With ‘Ant-Man’ Movie, Marvel Heads Down Slippery Hollywood Slope
Marvel’s Ant-Man soils a good father/daughter story with gratuitous foul language and underperformed at the box office. The Avengers: Age of Ultron turns foul language into a running gag where Captain America is kidded for being critical of it, and then winds up using some himself.
Many, many times you hear comments like. “That was a cool movie. I just wish it didn’t have all that foul language.”
Marvel is in business to make money. It makes a lot of money on its superhero movies. Marvel’s executives should consider, “Does adding foul language increase or decrease box office?”
In 20 years of research, Movieguide® has shown it decreases box office considerably. Over that period movies with extreme foul language averaged $31 million in domestic box office, movies with moderate foul language averaged $36 million and movies with little foul language averaged $42 million.
More than just money is at stake. Producers of movies and televisions shows can legitimately claim, “We’re reflecting the trend in American culture.”
It’s a cycle. The more you hear in movies and television, the more you hear in the culture, which leads to more in the media, then more in the culture.
The question Movieguide® asks executives is: “Do you want more vulgarity in the culture?” Even better, “Do you want more vulgarity in your home?” “Do you want your children and their friends to use more vulgarity?” “Do you want to put your children in schools where teachers use vulgarity?”

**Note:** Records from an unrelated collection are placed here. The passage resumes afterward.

==> config.mk <==
export PLATFORM = sky130hd
export DESIGN_NAME = display_mode_ctrl
export DESIGN_NICKNAME = d
export VERILOG_FILES = /design/src/rtl/vga_pkg.sv /design/src/rtl/sw_debounce.sv /design/src/rtl/display_mode_ctrl.sv
export SDC_FILE = /design/constraint.sdc
export NUM_CORES = 1
export LEC_CHECK = 0
export BUFFER_PORTS_ARGS = -buffer_cell sky130_fd_sc_hd__buf_4
export CORE_MARGIN = 1.5
export CORE_UTILIZATION = 61
export DETAILED_ROUTE_END_ITERATION = 12
export PLACE_DENSITY = 0.8
export SLEW_MARGIN = 5
export SYNTH_ARGS = -nofsm -noshare
export SYNTH_HDL_FRONTEND = slang
export SYNTH_SLANG_ARGS = --single-unit
export TNS_END_PERCENT = 50
==> constraint.sdc <==
create_clock -name clk -period 2.15 [get_ports clk]
set_input_delay 0.3225 -clock clk [delete_from_list [all_inputs] [get_ports clk]]
set_output_delay 0.3225 -clock clk [all_outputs]
set_load 0.02 [all_outputs]
==> src/rtl/vga_pkg.sv <==
// Shared VGA pipeline types and constants: display modes, controller states,
// switch indices and the small decode helpers used by display_mode_ctrl.
package vga_pkg;

    localparam int H_ACTIVE = 640;
    localparam int V_ACTIVE = 480;

    typedef enum logic [2:0] {
        MODE_BLACK    = 3'd0,
        MODE_GRADIENT = 3'd1,
        MODE_BLUE     = 3'd2,
        MODE_GREEN    = 3'd3,
        MODE_RED      = 3'd4,
        MODE_WHITE    = 3'd5
    } mode_t;

    typedef enum logic {MANUAL, DEMO} ctrl_state_t;

    // Colour switches sit in ascending priority so the highest set bit wins.
    localparam int NUM_SW      = 7;
    localparam int SW_GRADIENT = 0;
    localparam int SW_BLUE     = 1;
    localparam int SW_GREEN    = 2;
    localparam int SW_RED      = 3;
    localparam int SW_WHITE    = 4;
    localparam int SW_BOX      = 5;
    localparam int SW_DEMO     = 6;

    typedef struct packed {
        logic gradient;
        logic red;
        logic green;
        logic blue;
        logic white;
    } colour_t;

    function automatic mode_t manual_mode(input logic [4:0] sw);
        if (sw[SW_WHITE])         return MODE_WHITE;
        else if (sw[SW_RED])      return MODE_RED;
        else if (sw[SW_GREEN])    return MODE_GREEN;
        else if (sw[SW_BLUE])     return MODE_BLUE;
        else if (sw[SW_GRADIENT]) return MODE_GRADIENT;
        else                      return MODE_BLACK;
    endfunction

    function automatic mode_t demo_next(input mode_t m);
        case (m)
            MODE_GRADIENT: return MODE_RED;
            MODE_RED:      return MODE_GREEN;
            MODE_GREEN:    return MODE_BLUE;
            MODE_BLUE:     return MODE_WHITE;
            default:       return MODE_GRADIENT;
        endcase
    endfunction

    function automatic colour_t decode(input mode_t m);
        colour_t c;
        c          = '0;
        c.gradient = (m == MODE_GRADIENT);
        c.red      = (m == MODE_RED);
        c.green    = (m == MODE_GREEN);
        c.blue     = (m == MODE_BLUE);
        c.white    = (m == MODE_WHITE);
        return c;
    endfunction

endpackage

==> src/rtl/sw_debounce.sv <==
// Two-flop synchroniser followed by a run-length debouncer: a new level is
// accepted only after DEBOUNCE_CYCLES consecutive disagreeing samples.
module sw_debounce #(
    parameter int DEBOUNCE_CYCLES = 250000
) (
    input  logic clk,
    input  logic rst_n,
    input  logic raw,
    output logic stable
);

    localparam int CW = $clog2(DEBOUNCE_CYCLES + 1);

    logic [1:0]    sync;
    logic [CW-1:0] cnt;

    always_ff @(posedge clk or negedge rst_n) begin
        if (!rst_n) begin
            sync   <= '0;
            stable <= 1'b0;
            cnt    <= '0;
        end else begin
            sync <= {sync[0], raw};
            if (sync[1] == stable) begin
                cnt <= '0;
            end else if (cnt == CW'(DEBOUNCE_CYCLES - 1)) begin
                stable <= sync[1];
                cnt    <= '0;
            end else begin
                cnt <= cnt + CW'(1);
            end
        end
    end

endmodule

If those questions sound ridiculous, then answer this: “Do you think the average American moviegoer wants vulgarity in their movies and television shows?”
Some people do. Some people use vulgarity as punctuation. They like it in their movies, along with people getting drunk and vomiting. Is this Marvel’s target audience?

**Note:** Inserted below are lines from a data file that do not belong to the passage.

[src/rtl/semaphore_pkg.sv]
// Shared types, constants and helpers for the traffic-light sequencer.
// Lamp encoding and phase decoding live here so the top and the bench agree.
`ifndef SEMAPHORE_WIRE_W
`define SEMAPHORE_WIRE_W
`define WIRE_W(N) logic [(N)-1:0]
`endif

package semaphore_pkg;

    typedef logic [3:0] u4_t;
    typedef logic [7:0] u8_t;

    typedef enum logic [3:0] {
        GREEN  = 4'd0,
        YELLOW = 4'd1,
        RED    = 4'd2
    } addr_e;

    localparam int NMB_SIG_SEMAPHORE = 3;

    localparam int SIG_RED    = 0;
    localparam int SIG_YELLOW = 1;
    localparam int SIG_GREEN  = 2;

    typedef enum logic [2:0] {
        ST_RED         = 3'd0,
        ST_RED_YELLOW  = 3'd1,
        ST_GREEN       = 3'd2,
        ST_GREEN_BLINK = 3'd3,
        ST_YELLOW      = 3'd4
    } phase_e;

    // A programmed duration of zero still occupies one tick.
    function automatic u8_t eff_dur(input u8_t d);
        return (d == 8'd0) ? 8'd1 : d;
    endfunction

    function automatic logic [NMB_SIG_SEMAPHORE-1:0] lamps(input phase_e ph, input logic blink_off);
        logic [NMB_SIG_SEMAPHORE-1:0] l;
        l = '0;
        case (ph)
            ST_RED: begin
                l[SIG_RED] = 1'b1;
            end
            ST_RED_YELLOW: begin
                l[SIG_RED]    = 1'b1;
                l[SIG_YELLOW] = 1'b1;
            end
            ST_GREEN: begin
                l[SIG_GREEN] = 1'b1;
            end
            ST_GREEN_BLINK: begin
                l[SIG_GREEN] = ~blink_off;
            end
            ST_YELLOW: begin
                l[SIG_YELLOW] = 1'b1;
            end
            default: begin
                l[SIG_RED] = 1'b1;
            end
        endcase
        return l;
    endfunction

endpackage

[src/rtl/semaphore_tick_gen.sv]
// Duration-tick prescaler: pulses once every TICK_DIV clocks, restartable
// with a synchronous clear so each phase starts on a fresh tick boundary.
module semaphore_tick_gen #(
    parameter int TICK_DIV = 1
) (
    input  logic clk,
    input  logic reset,
    input  logic clear,
    output logic tick
);

    localparam int CW = (TICK_DIV > 1) ? $clog2(TICK_DIV) : 1;
    localparam logic [CW-1:0] LAST = CW'(TICK_DIV - 1);

    logic [CW-1:0] cnt_r;

    // Prescaler count, wraps at LAST and restarts on clear.
    always_ff @(posedge clk) begin
        if (reset || clear) begin
            cnt_r <= '0;
        end else if (cnt_r == LAST) begin
            cnt_r <= '0;
        end else begin
            cnt_r <= cnt_r + CW'(1);
        end
    end

    assign tick = (cnt_r == LAST);

endmodule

Media do influence children. How should Marvel, and all the other studios, influence the language of children? What would be beneficial? Do studios bear any responsibility for doing beneficial things?
Marvel is now owned by Disney. Walt Disney once said, “In our full-length cartoon features, as well as in our live action productions, we have tried to convey in story and song those virtues that make both children and adults attractive.”
Vulgarity is not a virtue that makes “both children and adults attractive.”
Ted Baehr is founder and publisher of Movieguide, as well as chairman of the Christian Film & Television Commission, and David Outten is production editor for Movieguide.